The Role of the Art Gallery in the Digital Age

How has social media changed the way we see and interact with art?

“It isn’t so much the paintings themselves which I want to consider, as the way we now see them […] because we see these paintings as no one ever saw them before. […] If we understand why this is so, we’ll understand something about ourselves and the situation in which we are living” – John Berger, Ways of Seeing


In 1972, John Berger made the argument that “the machine” (read: the camera) has changed the way we “see” art. Classical artists created works of art in a time period in history before the invention of reproductive technologies such as the camera. Now that images are readily captured and disseminated, technology has been able to decontextualize art, removing it from galleries and museums and repositioning it in places where it was never intended to be seen: “The camera reproduces [the painting on the wall], making it available in any size, anywhere, for any purpose” (Ways of Seeing 3:40).
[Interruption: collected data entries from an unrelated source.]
$ cat src/core/indexer_pkg.sv
/*
  Shared constants, types and decode helpers of the microstep indexer.
  Assumes a single 10 MHz clock and tri-level pins already resolved to codes.
*/
// What this block does
// - High mode select high with low select open or high gives 32 microsteps, rising only or both edges.
// - Mode pin pairs map to full, half, quarter, eighth, sixteenth, thirty-second step rates.
// - Both mode selects are read as low, open or high.
// - A changed mode takes effect at the next step, landing on a valid position.
// - Position returns home at 45 degrees after reset, lockout exit, sleep exit.
// - Each qualifying step edge moves exactly one position of the current spacing.
// - Direction high walks angle upward; low walks it downward.
// - Positive current drives the positive terminal high; negative reverses it.
// - 128-entry cosine/sine cycle; coarse modes skip entries, full uses diagonals.
// - Reaching the chop threshold puts that bridge into decay for the off-time.
// - When the off-time ends the bridge drives again, starting a new cycle.
// - Off-time select: low 20 us, open 10 us, high 30 us.
// - Threshold is reference times torque times table value, divided by 6.6.
// - Torque selects scale both windings from 100 down to 0 percent, in eighths.
// - Output disable high turns off only the bridges; indexing carries on.
package indexer_pkg;
  typedef enum logic [1:0] {TRI_LOW = 2'h0, TRI_OPEN = 2'h1, TRI_HIGH = 2'h2} tri_level_e;
  typedef enum logic [2:0] {MODE_FULL = 3'h0, MODE_HALF = 3'h1, MODE_QUARTER = 3'h2,
    MODE_EIGHTH = 3'h3, MODE_SIXTEENTH = 3'h4, MODE_THIRTYSECOND = 3'h5} step_mode_e;
  localparam int         TRI_STATES = 3;
  localparam int         CODE_COUNT = 9;
  localparam step_mode_e MODE_BY_CODE [CODE_COUNT] = '{MODE_FULL, MODE_HALF, MODE_QUARTER,
    MODE_EIGHTH, MODE_EIGHTH, MODE_SIXTEENTH, MODE_SIXTEENTH, MODE_THIRTYSECOND,
    MODE_THIRTYSECOND};
  localparam logic       BOTH_EDGES_BY_CODE [CODE_COUNT] = '{1'b0, 1'b0, 1'b0, 1'b0, 1'b1,
    1'b0, 1'b1, 1'b0, 1'b1};
  localparam logic [3:0] TORQUE_EIGHTHS [CODE_COUNT] = '{4'h8, 4'h7, 4'h6, 4'h5, 4'h4,
    4'h3, 4'h2, 4'h1, 4'h0};
  localparam logic [3:0] TORQUE_NONE = 4'h0;
  localparam logic [6:0] STEP_SIZE [6] = '{7'h20, 7'h10, 7'h08, 7'h04, 7'h02, 7'h01};
  localparam logic [6:0] HOME_POS = 7'h10;
  localparam logic [6:0] FULL_OFFSET = 7'h10;
  localparam logic [6:0] QUARTER_POS = 7'h20;
  localparam logic [6:0] WITHIN_QUARTER = 7'h1f;
  localparam logic [5:0] QUARTER_LAST = 6'h20;
  localparam logic [6:0] QUARTER_COS [33] = '{7'h64, 7'h64, 7'h64, 7'h63, 7'h62, 7'h61,
    7'h60, 7'h5e, 7'h5c, 7'h5a, 7'h58, 7'h56, 7'h53, 7'h50, 7'h4d, 7'h4a, 7'h47, 7'h43,
    7'h3f, 7'h3c, 7'h38, 7'h33, 7'h2f, 7'h2b, 7'h26, 7'h22, 7'h1d, 7'h18, 7'h14, 7'h0f,
    7'h0a, 7'h05, 7'h00};
  localparam int         CLK_HZ = 10_000_000;
  localparam int         US_PER_S = 1_000_000;
  localparam int         OFF_LOW_US = 20;
  localparam int         OFF_OPEN_US = 10;
  localparam int         OFF_HIGH_US = 30;
  localparam logic [8:0] OFF_LOW_CYC = 9'(OFF_LOW_US * (CLK_HZ / US_PER_S));
  localparam logic [8:0] OFF_OPEN_CYC = 9'(OFF_OPEN_US * (CLK_HZ / US_PER_S));
  localparam logic [8:0] OFF_HIGH_CYC = 9'(OFF_HIGH_US * (CLK_HZ / US_PER_S));
  localparam int         VREF_BITS = 12;
  localparam logic [11:0] VREF_RESET = 12'h0ce4;
  localparam int         PCT_FULL = 100;
  localparam int         EIGHTHS_FULL = 8;
  localparam int         ATTEN_TENTHS = 66;
  localparam int         TENTHS = 10;
  localparam int         THRESH_DIV = PCT_FULL * EIGHTHS_FULL * ATTEN_TENTHS;
  localparam logic [7:0] CTRL_OFS = 8'h00;
  localparam logic [7:0] VREF_OFS = 8'h04;
  localparam logic [7:0] STATUS_OFS = 8'h08;
  localparam logic [7:0] CURRENT_OFS = 8'h0c;
  localparam logic [7:0] THRESH_OFS = 8'h10;
  localparam int         CTRL_SLEEP_BIT = 0;
  localparam logic       CTRL_SLEEP_RESET = 1'b0;
  localparam int         HTRANS_ACTIVE_BIT = 1;
  typedef struct packed {
    logic [15:0] reserved;
    logic [1:0]  decay;
    logic [1:0]  bridge_on;
    logic        lockout;
    step_mode_e  mode;
    logic        both_edges;
    logic [6:0]  position;
  } status_s;
  function automatic logic [3:0] tri_index(logic [1:0] v);
    return (v == TRI_LOW) ? 4'h0 : (v == TRI_OPEN) ? 4'h1 : 4'h2;
  endfunction : tri_index
  function automatic logic [3:0] select_code(logic [1:0] hi, logic [1:0] lo);
    return 4'(tri_index(hi) * TRI_STATES + tri_index(lo));
  endfunction : select_code
endpackage : indexer_pkg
Take the Mona Lisa for example, which is very likely the most looked at or widely recognized painting from the high Renaissance period. Even if you haven’t seen the Mona Lisa at the Louvre, you’ve seen a Mona Lisa replica. If you have seen the Mona Lisa in person, it’s likely that you saw the reproduction first, in a textbook, on the internet, or even on a kitschy fridge magnet or keychain. Your experience of the image or replica predates your experience with the original painting because ocular technology like the camera and the internet have made this image easily accessible and available.
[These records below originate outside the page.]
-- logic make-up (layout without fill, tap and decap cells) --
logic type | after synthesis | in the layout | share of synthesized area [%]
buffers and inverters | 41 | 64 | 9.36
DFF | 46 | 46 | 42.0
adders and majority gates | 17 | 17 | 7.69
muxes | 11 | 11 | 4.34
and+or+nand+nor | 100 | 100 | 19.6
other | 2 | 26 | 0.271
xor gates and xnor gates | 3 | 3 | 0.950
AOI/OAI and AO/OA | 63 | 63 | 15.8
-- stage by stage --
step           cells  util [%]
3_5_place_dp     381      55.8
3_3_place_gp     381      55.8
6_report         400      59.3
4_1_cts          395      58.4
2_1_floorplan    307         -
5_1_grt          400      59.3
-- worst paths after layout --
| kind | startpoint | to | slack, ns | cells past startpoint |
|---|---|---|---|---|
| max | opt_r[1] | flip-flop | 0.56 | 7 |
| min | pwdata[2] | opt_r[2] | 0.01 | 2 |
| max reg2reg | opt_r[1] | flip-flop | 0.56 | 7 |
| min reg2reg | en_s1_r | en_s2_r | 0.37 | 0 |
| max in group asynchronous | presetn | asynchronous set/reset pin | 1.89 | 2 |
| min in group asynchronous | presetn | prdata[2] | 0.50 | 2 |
$ cat src/logic/uart_core_pkg.sv
// shared constants, types and register map of the serial channel core
package uart_core_pkg;
  localparam logic [2:0] OFF_DATA = 3'h0;
  localparam logic [2:0] OFF_IER  = 3'h1;
  localparam logic [2:0] OFF_ISR  = 3'h2;
  localparam logic [2:0] OFF_LCR  = 3'h3;
  localparam logic [2:0] OFF_MCR  = 3'h4;
  localparam logic [2:0] OFF_LSR  = 3'h5;
  localparam int MCR_PRESC  = 7;
  localparam int FCR_EN     = 0;
  localparam int FCR_RXRST  = 1;
  localparam int FCR_TXRST  = 2;
  localparam int IER_RX     = 0;
  localparam int IER_TX     = 1;
  localparam int LCR_STOP   = 2;
  localparam int LCR_PEN    = 3;
  localparam int LCR_EPS    = 4;
  localparam int LCR_DLAB   = 7;
  localparam int LSR_THRE   = 5;
  localparam int LSR_TEMT   = 6;
  localparam logic [7:0]  REG_RST  = 8'h00;
  localparam logic [15:0] DIV_RST  = 16'h0001;
  localparam logic [3:0]  ISR_NONE = 4'h1;
  localparam logic [3:0]  ISR_THRE = 4'h2;
  localparam logic [3:0]  ISR_RXRDY = 4'h4;
  localparam logic [3:0]  ISR_TMO  = 4'hc;
  localparam logic [1:0]  PRESC_MAX  = 2'h3;
  localparam logic [3:0]  SAMPLE_MID = 4'h7;
  localparam logic [3:0]  SAMPLE_END = 4'hf;
  localparam int TMO_CHARS      = 4;
  localparam int TMO_EXTRA_BITS = 12;
  localparam int TICKS_PER_BIT  = 16;
  localparam int TRIG_L0 = 1;
  localparam int TRIG_L1 = 32;
  localparam int TRIG_L2 = 64;
  localparam int TRIG_L3 = 120;
  typedef enum logic [2:0] {
    S_IDLE  = 3'b000,
    S_START = 3'b001,
    S_DATA  = 3'b010,
    S_PAR   = 3'b011,
    S_STOP  = 3'b100
  } ser_state_t;
  typedef struct packed {
    logic       brk;
    logic       frm;
    logic       par;
    logic [7:0] data;
  } rx_entry_t;
  typedef struct packed {
    logic [2:0] addr;
    logic       wr;
    logic       rd;
    logic [7:0] wdata;
  } host_req_t;
endpackage : uart_core_pkg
Berger’s argument was about how technology displaces – or at least changes – art. He reminds us that the art gallery used to be the place where art was hung and admired. In today’s world of flicker, Facebook, and instant photo sharing technology, Berger’s insights are more apt than forty years ago; Images today are more easily accessible and reproducible than ever before. If the art gallery used to be the place where art was contained and contextualized, then what is the role of the art gallery today?

Though art galleries still exist, they’re becoming more museum-like than before; the art gallery is becoming a space where original artworks are reliced, but it’s no longer the only space where art can be enjoyed . Surfing the internet, one can look through thousands of photographs and paintings instantly via google images or photo sharing. Art has spilled over onto the digital world, begging the question, is the internet the new free and democratic art gallery?

Artists use social media image-sharing sites to create their own online spaces where art can be enjoyed. What’s more, artists are beginning to create their art for the purpose of digital and online contexts (graphic design and computer illustration being the best examples). These images are produced on “the machine” for “the machine.” Today, artists create images for the purpose of reproduction à la Andy Warhol. So while technology has shaped and changed the way we see art (as Burger suggested) it’s also shaped the way we create it. Today, artists produce and disseminate their art in exactly the form and context that was intended, returning to a time period not unlike the Renaissance.

What’s different about artists today, however, is that social media and information sharing have equipped them with the authority to curate their own galleries. No longer do artists rely on galleries to commission and display their works. Social media has cheapened the authority of the art gallery, robbing it of it’s ability to deem what is art and what isn’t – a move that has both broadened our definition of art and perhaps allowed for a more inclusive definition of artistry.